Data provided »
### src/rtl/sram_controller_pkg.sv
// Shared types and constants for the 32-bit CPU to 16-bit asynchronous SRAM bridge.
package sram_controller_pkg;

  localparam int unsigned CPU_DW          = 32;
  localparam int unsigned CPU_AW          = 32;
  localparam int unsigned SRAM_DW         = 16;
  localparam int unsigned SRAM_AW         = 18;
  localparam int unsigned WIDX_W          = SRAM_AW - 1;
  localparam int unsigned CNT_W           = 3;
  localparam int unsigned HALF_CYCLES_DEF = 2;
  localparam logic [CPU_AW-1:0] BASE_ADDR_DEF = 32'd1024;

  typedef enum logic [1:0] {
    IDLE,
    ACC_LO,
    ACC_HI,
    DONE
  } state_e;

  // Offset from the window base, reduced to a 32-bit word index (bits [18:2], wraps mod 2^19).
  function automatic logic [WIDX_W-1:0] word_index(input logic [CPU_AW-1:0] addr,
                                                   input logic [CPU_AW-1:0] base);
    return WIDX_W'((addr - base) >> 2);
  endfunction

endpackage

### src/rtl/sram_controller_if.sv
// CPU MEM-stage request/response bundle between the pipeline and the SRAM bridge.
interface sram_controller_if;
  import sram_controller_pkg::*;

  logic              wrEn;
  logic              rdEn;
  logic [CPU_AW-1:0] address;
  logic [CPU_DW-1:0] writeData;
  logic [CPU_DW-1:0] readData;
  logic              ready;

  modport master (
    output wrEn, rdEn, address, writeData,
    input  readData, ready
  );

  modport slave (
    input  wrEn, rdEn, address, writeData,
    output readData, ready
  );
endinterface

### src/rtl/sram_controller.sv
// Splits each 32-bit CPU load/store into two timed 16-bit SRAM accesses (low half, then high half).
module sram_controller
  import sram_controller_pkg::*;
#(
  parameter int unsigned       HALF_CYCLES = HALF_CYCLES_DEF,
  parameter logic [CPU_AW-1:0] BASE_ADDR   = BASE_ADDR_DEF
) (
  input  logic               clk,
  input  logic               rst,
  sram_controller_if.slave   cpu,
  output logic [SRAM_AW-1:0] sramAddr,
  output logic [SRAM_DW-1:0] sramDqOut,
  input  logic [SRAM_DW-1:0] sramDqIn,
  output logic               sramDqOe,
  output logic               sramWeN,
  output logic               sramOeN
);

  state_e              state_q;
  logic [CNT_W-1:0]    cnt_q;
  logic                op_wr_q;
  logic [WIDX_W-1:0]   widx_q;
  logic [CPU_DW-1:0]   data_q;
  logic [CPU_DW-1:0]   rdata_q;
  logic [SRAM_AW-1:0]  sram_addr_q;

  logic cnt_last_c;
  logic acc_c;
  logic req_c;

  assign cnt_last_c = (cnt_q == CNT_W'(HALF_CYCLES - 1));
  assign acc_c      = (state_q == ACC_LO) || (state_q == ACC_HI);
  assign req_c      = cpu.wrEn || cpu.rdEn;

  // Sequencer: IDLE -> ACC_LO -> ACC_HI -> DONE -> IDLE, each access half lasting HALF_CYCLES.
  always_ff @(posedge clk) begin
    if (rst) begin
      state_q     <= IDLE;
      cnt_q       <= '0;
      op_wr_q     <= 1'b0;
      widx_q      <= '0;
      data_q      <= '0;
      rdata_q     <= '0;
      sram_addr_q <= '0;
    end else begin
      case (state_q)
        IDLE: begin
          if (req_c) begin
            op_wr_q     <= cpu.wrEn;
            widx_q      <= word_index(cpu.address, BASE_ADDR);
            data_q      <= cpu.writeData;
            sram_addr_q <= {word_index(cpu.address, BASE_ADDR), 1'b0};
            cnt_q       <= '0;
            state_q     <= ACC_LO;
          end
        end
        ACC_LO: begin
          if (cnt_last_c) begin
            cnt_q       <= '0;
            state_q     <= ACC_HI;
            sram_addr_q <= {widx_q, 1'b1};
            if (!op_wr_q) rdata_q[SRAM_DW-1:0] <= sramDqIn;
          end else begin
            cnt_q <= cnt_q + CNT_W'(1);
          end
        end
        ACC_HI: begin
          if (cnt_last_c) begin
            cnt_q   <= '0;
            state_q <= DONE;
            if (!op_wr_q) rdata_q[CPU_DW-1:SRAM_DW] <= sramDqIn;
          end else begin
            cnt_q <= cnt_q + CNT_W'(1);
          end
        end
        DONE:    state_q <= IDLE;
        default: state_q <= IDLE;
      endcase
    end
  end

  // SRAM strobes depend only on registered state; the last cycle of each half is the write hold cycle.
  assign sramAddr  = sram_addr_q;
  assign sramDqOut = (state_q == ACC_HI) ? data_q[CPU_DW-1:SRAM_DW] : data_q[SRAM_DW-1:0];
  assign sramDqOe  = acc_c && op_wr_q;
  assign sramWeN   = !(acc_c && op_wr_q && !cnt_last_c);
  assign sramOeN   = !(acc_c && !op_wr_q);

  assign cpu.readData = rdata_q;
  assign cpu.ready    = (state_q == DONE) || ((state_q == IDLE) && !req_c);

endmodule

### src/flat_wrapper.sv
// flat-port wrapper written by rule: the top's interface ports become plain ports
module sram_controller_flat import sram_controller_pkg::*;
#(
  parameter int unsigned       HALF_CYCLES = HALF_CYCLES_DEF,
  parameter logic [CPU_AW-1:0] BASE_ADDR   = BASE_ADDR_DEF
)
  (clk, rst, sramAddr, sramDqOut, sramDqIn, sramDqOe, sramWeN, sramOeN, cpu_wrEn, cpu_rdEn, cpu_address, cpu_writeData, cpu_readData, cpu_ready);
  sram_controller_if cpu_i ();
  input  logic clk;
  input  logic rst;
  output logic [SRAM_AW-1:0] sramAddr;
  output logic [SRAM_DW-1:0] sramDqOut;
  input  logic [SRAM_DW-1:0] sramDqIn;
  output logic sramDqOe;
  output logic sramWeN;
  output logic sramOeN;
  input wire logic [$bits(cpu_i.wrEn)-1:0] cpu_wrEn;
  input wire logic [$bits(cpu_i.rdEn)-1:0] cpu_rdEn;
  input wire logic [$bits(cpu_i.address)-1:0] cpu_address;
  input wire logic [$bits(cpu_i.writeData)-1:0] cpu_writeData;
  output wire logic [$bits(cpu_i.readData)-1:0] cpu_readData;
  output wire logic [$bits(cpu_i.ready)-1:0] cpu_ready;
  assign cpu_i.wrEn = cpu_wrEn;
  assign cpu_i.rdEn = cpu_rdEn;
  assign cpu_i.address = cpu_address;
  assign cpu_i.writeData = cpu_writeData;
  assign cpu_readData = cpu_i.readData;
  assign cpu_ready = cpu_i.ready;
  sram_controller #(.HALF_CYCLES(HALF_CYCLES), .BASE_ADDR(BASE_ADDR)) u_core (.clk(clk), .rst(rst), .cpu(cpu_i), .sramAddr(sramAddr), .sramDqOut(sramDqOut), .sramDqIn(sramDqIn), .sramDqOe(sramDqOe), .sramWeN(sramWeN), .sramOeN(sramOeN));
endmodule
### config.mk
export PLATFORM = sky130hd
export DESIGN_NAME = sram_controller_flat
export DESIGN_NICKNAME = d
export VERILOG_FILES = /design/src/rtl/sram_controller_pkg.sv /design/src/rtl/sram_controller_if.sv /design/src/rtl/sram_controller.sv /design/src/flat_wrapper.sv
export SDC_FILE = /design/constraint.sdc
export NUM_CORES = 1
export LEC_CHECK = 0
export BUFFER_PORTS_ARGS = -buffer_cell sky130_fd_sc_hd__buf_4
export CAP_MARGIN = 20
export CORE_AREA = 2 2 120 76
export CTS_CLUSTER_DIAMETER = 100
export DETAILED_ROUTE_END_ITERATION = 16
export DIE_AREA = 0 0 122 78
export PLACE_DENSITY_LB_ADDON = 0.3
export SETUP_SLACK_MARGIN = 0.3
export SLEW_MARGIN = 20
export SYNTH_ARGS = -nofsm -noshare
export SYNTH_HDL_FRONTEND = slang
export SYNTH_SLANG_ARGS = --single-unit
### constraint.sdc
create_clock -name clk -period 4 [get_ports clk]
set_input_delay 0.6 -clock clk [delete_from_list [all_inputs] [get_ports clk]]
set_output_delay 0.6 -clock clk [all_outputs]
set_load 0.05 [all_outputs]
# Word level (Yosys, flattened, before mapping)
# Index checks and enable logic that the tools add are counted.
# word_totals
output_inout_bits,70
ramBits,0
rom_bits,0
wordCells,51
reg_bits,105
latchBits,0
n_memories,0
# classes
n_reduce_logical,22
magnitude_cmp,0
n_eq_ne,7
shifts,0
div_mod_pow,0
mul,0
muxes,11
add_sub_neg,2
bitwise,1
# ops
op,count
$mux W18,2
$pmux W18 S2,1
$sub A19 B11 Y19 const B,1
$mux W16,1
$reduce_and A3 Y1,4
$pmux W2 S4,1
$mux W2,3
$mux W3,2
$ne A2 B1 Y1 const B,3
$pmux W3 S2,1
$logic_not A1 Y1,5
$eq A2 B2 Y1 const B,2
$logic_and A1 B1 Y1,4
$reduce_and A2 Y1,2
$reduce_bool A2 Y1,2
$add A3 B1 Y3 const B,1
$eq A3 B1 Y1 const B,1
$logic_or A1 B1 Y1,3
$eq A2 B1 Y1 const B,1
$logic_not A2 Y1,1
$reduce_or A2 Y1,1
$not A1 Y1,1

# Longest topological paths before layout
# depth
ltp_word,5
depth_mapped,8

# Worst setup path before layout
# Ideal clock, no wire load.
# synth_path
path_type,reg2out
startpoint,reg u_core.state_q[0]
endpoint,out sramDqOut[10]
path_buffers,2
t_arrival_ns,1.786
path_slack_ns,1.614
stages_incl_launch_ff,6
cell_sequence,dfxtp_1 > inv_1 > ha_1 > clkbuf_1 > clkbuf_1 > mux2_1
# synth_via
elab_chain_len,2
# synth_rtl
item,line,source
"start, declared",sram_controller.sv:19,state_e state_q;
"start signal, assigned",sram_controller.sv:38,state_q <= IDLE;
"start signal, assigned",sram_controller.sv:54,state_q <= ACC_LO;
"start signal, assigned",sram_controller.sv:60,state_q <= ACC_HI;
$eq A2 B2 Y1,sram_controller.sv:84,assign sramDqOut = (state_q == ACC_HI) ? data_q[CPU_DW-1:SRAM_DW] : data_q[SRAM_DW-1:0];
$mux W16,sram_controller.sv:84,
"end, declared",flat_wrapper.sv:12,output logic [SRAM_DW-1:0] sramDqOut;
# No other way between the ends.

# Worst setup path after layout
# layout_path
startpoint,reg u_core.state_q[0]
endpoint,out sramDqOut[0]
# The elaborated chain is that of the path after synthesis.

...

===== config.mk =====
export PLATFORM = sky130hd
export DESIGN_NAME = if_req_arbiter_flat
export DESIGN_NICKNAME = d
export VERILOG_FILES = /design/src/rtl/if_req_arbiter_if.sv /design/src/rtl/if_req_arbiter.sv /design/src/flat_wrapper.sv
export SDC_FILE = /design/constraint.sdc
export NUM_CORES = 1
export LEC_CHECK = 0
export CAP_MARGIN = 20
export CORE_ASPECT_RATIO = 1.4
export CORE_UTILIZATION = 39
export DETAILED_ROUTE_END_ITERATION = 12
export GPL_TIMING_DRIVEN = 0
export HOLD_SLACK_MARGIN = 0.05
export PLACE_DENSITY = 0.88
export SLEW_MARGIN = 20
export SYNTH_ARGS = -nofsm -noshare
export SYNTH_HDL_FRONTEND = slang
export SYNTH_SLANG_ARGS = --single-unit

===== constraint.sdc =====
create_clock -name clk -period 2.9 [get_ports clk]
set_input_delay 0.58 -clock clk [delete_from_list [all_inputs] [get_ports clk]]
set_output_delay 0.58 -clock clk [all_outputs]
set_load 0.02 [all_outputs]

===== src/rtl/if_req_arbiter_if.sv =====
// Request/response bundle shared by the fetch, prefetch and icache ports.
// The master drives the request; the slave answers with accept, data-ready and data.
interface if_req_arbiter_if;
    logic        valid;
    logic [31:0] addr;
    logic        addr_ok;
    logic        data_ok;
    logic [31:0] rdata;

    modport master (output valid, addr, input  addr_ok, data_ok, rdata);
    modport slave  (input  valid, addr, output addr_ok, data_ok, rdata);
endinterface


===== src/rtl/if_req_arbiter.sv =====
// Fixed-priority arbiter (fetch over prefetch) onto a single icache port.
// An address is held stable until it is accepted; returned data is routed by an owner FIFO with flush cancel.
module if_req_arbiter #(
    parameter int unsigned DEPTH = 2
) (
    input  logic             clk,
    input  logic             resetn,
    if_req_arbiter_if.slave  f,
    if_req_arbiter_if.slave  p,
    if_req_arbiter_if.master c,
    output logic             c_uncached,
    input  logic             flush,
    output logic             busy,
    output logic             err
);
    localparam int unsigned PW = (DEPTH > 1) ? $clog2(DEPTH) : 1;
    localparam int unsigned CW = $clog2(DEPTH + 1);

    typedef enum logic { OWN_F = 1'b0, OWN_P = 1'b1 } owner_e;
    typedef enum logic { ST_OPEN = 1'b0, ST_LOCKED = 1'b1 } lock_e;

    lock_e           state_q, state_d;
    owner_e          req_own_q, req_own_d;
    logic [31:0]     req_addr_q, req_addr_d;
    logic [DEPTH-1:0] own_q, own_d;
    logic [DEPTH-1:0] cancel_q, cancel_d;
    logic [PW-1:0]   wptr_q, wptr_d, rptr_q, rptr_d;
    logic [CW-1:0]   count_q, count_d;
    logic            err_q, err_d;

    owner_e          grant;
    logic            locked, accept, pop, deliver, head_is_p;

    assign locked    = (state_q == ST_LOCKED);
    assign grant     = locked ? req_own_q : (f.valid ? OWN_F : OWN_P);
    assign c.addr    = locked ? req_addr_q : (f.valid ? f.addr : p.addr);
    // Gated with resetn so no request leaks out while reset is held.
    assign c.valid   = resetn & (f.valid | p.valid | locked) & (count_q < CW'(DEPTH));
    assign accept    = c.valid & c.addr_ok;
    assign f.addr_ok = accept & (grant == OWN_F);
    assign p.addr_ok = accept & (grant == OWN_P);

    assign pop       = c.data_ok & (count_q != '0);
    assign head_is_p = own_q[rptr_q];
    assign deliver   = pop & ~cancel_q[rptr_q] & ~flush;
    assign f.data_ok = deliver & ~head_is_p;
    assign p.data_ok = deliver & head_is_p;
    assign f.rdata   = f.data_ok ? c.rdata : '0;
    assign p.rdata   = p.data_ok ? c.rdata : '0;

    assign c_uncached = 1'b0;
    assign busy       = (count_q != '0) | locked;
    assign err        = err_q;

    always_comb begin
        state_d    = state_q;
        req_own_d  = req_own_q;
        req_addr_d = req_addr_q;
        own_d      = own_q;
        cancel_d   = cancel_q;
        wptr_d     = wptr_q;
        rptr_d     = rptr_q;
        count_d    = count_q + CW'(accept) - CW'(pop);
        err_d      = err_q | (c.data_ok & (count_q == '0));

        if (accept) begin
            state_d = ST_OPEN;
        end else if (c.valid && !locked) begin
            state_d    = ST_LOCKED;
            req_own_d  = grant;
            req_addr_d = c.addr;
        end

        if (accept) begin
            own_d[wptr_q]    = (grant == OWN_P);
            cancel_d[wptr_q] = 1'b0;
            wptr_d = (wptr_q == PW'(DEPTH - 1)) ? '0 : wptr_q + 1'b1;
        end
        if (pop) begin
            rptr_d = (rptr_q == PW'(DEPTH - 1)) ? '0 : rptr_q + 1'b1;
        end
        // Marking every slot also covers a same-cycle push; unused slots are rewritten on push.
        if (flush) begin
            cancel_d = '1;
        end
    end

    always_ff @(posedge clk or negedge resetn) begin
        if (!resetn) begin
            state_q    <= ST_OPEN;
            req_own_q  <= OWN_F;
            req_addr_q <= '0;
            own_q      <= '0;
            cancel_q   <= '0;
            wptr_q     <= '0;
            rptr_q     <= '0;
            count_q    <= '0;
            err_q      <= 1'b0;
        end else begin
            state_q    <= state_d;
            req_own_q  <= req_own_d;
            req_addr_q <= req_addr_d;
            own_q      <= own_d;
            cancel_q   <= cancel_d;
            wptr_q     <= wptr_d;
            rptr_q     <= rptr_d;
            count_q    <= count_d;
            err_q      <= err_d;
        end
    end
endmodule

---

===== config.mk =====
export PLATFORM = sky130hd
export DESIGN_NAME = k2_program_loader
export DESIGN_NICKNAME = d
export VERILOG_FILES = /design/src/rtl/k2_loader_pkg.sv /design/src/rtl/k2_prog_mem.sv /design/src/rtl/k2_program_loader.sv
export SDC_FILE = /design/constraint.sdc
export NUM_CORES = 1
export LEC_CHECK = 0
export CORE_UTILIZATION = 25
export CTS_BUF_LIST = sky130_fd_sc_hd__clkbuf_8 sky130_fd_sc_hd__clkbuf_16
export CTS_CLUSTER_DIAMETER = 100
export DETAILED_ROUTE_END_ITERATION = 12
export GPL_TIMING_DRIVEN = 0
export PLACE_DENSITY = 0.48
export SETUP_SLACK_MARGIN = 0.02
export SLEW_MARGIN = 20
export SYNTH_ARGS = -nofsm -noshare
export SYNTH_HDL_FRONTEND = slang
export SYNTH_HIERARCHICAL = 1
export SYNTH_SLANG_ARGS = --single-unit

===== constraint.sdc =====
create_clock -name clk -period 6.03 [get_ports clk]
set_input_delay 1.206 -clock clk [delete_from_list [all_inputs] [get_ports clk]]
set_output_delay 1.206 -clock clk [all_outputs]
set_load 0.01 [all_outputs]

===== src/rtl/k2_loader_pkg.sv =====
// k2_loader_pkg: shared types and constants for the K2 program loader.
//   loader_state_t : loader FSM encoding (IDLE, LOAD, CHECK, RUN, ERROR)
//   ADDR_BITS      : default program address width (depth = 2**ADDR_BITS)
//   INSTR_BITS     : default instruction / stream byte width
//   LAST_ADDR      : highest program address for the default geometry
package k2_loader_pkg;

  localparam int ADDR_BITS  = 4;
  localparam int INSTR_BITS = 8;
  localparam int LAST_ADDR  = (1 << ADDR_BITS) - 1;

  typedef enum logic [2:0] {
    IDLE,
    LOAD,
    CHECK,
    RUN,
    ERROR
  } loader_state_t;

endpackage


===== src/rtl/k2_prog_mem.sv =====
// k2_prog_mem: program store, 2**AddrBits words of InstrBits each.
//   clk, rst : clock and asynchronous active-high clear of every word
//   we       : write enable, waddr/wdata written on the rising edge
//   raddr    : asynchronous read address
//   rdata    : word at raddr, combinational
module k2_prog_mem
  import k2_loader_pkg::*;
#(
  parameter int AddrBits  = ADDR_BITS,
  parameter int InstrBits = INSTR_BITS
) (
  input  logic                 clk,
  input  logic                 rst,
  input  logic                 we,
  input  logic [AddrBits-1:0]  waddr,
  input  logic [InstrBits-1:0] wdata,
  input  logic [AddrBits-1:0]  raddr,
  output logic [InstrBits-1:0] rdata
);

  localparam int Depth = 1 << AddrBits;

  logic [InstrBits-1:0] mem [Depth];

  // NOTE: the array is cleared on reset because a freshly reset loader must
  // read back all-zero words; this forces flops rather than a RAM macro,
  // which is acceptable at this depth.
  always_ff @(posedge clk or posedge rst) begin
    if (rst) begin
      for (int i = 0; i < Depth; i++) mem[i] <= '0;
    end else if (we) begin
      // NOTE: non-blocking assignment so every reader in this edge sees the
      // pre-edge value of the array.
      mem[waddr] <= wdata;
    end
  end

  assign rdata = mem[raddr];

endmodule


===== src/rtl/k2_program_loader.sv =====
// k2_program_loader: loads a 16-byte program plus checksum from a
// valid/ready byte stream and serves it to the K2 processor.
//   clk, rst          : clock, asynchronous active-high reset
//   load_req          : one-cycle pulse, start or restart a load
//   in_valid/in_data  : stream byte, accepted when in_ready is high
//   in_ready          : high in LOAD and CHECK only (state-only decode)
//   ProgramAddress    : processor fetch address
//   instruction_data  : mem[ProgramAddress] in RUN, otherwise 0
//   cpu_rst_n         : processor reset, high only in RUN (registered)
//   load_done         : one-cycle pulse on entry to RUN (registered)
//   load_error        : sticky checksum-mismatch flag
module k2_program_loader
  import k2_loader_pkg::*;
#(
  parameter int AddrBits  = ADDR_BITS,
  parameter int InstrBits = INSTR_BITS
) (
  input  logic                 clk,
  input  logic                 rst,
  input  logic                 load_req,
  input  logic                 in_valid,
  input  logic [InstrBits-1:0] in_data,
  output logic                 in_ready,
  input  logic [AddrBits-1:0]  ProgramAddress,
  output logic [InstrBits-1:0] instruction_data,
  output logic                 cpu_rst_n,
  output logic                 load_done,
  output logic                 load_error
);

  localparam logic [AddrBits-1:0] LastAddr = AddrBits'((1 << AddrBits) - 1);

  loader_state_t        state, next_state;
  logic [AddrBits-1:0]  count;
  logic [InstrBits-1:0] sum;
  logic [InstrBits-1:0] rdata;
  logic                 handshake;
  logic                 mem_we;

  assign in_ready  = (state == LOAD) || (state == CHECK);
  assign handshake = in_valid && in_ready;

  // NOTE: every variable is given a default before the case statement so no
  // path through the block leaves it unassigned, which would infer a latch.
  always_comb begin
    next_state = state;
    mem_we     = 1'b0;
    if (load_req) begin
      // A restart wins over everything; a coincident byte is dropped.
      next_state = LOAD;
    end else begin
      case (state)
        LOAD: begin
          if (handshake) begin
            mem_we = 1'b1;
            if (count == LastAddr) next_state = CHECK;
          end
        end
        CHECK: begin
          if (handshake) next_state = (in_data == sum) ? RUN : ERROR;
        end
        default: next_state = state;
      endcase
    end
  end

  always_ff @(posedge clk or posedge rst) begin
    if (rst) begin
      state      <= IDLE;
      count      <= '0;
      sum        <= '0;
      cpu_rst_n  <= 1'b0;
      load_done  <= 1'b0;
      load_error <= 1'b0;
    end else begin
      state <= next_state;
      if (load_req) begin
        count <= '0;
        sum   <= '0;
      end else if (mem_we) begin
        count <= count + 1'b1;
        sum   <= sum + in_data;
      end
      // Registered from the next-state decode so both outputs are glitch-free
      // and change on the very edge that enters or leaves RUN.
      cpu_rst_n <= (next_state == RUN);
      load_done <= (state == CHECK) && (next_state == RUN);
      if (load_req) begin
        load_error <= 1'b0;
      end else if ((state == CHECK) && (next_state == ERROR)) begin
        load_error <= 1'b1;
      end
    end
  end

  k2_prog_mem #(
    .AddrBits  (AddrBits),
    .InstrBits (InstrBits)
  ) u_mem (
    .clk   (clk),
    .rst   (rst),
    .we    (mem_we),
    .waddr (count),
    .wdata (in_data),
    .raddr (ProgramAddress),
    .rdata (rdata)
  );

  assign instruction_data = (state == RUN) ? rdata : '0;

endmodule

Exercise instructions »
From the listing above, the lines starting with the one that has "state_d = ST_OPEN;" and running through the one that has "if (!resetn) begin" should be copied exactly, ends included.

Solution to this task »
            state_d = ST_OPEN;
        end else if (c.valid && !locked) begin
            state_d    = ST_LOCKED;
            req_own_d  = grant;
            req_addr_d = c.addr;
        end

        if (accept) begin
            own_d[wptr_q]    = (grant == OWN_P);
            cancel_d[wptr_q] = 1'b0;
            wptr_d = (wptr_q == PW'(DEPTH - 1)) ? '0 : wptr_q + 1'b1;
        end
        if (pop) begin
            rptr_d = (rptr_q == PW'(DEPTH - 1)) ? '0 : rptr_q + 1'b1;
        end
        // Marking every slot also covers a same-cycle push; unused slots are rewritten on push.
        if (flush) begin
            cancel_d = '1;
        end
    end

    always_ff @(posedge clk or negedge resetn) begin
        if (!resetn) begin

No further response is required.